MATERIAL SUPPLIED:

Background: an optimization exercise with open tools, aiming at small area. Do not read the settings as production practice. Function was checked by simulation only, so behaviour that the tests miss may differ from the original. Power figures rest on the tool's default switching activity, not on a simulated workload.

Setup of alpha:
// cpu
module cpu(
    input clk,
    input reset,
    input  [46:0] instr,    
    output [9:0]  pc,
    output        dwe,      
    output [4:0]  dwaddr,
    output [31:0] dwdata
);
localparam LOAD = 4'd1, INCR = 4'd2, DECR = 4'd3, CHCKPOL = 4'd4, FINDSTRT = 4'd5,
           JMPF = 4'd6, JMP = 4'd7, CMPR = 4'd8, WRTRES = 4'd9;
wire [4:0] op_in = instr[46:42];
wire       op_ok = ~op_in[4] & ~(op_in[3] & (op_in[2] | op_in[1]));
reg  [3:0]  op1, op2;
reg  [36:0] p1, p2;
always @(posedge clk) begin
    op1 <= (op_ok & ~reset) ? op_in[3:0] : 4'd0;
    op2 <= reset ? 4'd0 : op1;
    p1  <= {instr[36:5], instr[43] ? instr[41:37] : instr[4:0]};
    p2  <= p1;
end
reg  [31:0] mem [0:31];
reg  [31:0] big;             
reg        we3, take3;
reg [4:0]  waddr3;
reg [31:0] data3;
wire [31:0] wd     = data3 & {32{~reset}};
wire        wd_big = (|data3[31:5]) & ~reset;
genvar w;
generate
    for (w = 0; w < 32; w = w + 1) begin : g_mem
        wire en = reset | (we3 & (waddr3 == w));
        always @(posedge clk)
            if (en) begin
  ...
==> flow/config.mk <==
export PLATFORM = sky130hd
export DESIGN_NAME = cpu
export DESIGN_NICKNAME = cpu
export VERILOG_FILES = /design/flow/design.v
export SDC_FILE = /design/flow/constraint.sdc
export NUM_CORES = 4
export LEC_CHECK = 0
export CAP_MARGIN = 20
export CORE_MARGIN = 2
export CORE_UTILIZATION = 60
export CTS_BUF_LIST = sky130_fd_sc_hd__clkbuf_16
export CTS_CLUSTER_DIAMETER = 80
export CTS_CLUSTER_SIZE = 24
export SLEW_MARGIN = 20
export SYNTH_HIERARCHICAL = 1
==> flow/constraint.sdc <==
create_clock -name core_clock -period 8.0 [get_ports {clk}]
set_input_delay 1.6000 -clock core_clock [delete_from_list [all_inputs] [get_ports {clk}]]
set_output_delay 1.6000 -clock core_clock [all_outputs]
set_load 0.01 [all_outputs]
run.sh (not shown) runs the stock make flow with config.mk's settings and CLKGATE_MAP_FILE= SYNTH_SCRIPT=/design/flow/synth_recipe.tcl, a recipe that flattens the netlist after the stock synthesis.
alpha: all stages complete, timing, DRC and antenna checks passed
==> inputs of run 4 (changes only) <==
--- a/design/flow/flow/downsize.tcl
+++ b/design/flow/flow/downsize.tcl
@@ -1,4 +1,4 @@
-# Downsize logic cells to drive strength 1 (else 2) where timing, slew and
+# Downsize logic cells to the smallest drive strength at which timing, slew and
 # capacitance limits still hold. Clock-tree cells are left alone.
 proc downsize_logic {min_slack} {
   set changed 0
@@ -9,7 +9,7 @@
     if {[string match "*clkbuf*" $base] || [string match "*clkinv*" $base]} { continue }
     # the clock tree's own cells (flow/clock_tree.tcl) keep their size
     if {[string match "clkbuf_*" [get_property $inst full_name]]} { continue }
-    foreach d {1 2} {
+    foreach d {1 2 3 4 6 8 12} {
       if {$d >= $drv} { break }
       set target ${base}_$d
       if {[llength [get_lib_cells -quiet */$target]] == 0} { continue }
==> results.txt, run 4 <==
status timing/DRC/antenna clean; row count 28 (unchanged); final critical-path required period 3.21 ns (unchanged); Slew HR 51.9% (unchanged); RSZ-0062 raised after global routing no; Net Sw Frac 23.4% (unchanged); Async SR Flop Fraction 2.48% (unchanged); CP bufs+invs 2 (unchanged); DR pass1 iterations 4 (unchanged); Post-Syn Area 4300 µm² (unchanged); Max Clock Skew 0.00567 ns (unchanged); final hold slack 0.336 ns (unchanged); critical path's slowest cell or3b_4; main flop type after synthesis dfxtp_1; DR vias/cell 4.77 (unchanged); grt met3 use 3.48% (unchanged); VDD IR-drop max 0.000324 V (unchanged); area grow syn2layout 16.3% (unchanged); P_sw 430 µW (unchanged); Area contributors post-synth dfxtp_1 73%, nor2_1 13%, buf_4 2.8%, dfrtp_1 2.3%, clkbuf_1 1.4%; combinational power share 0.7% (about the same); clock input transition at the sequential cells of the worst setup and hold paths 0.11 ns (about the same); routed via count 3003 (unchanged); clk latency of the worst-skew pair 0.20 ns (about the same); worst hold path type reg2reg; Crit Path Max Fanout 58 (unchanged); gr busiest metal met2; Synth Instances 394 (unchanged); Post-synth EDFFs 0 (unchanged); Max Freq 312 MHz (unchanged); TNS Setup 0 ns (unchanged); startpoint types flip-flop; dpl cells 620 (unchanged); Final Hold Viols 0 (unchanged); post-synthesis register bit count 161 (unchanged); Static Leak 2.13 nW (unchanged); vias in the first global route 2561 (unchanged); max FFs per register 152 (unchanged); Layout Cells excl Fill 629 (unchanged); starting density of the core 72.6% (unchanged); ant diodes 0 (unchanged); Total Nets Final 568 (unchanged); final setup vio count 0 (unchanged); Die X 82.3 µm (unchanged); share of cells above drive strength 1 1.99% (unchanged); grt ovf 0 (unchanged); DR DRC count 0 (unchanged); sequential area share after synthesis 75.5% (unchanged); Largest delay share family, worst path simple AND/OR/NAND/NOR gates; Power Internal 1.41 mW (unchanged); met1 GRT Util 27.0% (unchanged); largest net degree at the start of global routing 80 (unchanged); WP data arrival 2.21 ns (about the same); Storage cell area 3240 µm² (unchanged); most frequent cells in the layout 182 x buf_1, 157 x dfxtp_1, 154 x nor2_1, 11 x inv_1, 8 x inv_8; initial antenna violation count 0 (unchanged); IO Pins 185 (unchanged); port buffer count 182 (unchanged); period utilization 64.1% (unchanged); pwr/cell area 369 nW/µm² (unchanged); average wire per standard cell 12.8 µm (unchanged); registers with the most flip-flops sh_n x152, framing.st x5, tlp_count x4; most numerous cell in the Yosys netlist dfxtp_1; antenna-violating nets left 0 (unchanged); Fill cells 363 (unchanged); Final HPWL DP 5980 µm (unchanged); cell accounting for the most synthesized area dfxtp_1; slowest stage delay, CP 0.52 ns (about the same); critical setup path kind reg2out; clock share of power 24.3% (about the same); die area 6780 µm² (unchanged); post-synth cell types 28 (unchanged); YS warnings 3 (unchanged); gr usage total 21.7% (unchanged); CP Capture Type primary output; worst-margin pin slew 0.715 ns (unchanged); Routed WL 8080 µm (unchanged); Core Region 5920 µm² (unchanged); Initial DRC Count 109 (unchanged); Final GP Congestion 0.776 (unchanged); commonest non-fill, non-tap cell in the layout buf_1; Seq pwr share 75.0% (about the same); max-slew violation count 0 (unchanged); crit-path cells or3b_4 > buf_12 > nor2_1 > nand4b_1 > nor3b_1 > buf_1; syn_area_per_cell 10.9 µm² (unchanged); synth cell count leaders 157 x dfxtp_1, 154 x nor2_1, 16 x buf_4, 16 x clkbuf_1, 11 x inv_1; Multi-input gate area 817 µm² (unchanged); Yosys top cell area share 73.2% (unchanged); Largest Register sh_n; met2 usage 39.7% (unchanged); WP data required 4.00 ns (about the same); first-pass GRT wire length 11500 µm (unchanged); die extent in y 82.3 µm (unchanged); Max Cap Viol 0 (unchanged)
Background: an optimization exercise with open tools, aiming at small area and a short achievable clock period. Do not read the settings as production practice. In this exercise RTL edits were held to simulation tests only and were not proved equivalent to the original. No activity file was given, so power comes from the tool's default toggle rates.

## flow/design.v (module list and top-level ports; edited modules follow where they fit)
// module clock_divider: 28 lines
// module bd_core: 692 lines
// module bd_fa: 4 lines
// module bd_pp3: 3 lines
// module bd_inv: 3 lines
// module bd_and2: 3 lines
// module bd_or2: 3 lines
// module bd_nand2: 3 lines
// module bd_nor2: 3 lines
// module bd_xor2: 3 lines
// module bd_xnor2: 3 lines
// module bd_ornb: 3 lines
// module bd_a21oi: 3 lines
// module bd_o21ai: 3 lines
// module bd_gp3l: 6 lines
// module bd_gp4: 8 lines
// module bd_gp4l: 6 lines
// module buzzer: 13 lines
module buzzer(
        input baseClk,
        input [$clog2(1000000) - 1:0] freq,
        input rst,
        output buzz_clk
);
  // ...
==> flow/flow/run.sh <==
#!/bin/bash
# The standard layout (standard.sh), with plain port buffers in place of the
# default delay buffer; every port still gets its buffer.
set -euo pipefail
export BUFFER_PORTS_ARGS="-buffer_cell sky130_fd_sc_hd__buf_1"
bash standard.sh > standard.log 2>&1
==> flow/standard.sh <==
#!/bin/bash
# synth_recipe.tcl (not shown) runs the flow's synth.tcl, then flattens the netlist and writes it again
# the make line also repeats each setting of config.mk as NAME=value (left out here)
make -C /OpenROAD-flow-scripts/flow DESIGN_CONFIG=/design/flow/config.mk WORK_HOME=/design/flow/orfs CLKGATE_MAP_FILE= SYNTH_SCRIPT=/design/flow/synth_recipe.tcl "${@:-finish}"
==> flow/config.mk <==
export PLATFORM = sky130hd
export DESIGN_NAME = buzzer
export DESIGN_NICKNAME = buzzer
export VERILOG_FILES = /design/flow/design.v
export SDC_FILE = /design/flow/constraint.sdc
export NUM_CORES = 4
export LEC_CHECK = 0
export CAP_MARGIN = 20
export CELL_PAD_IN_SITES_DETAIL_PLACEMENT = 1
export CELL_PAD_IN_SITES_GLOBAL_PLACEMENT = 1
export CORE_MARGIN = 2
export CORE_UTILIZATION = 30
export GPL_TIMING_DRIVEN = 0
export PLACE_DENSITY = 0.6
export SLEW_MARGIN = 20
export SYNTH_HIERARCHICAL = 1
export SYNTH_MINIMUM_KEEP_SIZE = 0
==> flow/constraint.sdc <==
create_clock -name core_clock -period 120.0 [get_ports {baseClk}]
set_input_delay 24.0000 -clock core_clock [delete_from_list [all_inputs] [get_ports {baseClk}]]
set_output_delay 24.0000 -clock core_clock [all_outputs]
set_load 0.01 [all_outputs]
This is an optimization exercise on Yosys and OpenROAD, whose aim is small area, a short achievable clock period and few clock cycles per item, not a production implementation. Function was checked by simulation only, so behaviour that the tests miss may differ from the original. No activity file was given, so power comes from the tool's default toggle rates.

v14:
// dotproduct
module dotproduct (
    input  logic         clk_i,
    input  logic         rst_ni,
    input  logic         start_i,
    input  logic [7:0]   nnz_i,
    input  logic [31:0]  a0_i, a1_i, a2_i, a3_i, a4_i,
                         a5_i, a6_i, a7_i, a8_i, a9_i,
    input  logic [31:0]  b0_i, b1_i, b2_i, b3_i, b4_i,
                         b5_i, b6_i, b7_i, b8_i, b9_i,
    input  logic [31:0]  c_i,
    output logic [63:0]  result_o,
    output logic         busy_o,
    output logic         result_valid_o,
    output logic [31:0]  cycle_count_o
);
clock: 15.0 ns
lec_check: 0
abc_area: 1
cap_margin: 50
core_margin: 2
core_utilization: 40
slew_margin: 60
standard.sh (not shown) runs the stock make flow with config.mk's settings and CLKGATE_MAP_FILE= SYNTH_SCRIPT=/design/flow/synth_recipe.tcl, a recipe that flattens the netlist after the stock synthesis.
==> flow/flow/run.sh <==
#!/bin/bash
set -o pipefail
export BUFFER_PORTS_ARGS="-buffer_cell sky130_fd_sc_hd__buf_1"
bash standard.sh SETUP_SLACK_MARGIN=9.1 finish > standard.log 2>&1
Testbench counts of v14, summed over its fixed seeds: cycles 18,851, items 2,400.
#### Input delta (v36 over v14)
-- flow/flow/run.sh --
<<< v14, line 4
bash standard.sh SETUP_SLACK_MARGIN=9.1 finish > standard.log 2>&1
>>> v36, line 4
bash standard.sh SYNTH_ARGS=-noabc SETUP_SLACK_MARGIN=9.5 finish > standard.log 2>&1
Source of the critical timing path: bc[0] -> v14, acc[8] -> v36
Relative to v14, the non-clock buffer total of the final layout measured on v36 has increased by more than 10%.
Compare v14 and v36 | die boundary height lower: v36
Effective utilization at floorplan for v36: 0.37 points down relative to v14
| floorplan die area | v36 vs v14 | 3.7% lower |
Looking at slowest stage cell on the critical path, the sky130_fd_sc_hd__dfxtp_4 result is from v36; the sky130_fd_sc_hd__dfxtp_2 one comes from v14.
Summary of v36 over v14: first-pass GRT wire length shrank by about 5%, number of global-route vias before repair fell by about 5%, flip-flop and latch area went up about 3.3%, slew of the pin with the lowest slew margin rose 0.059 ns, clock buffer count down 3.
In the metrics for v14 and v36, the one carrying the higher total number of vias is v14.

AIM OF THE TASK: Copy out each line of the records where the word "tree" appears.

WORKED SOLUTION:
 # capacitance limits still hold. Clock-tree cells are left alone.
     # the clock tree's own cells (flow/clock_tree.tcl) keep their size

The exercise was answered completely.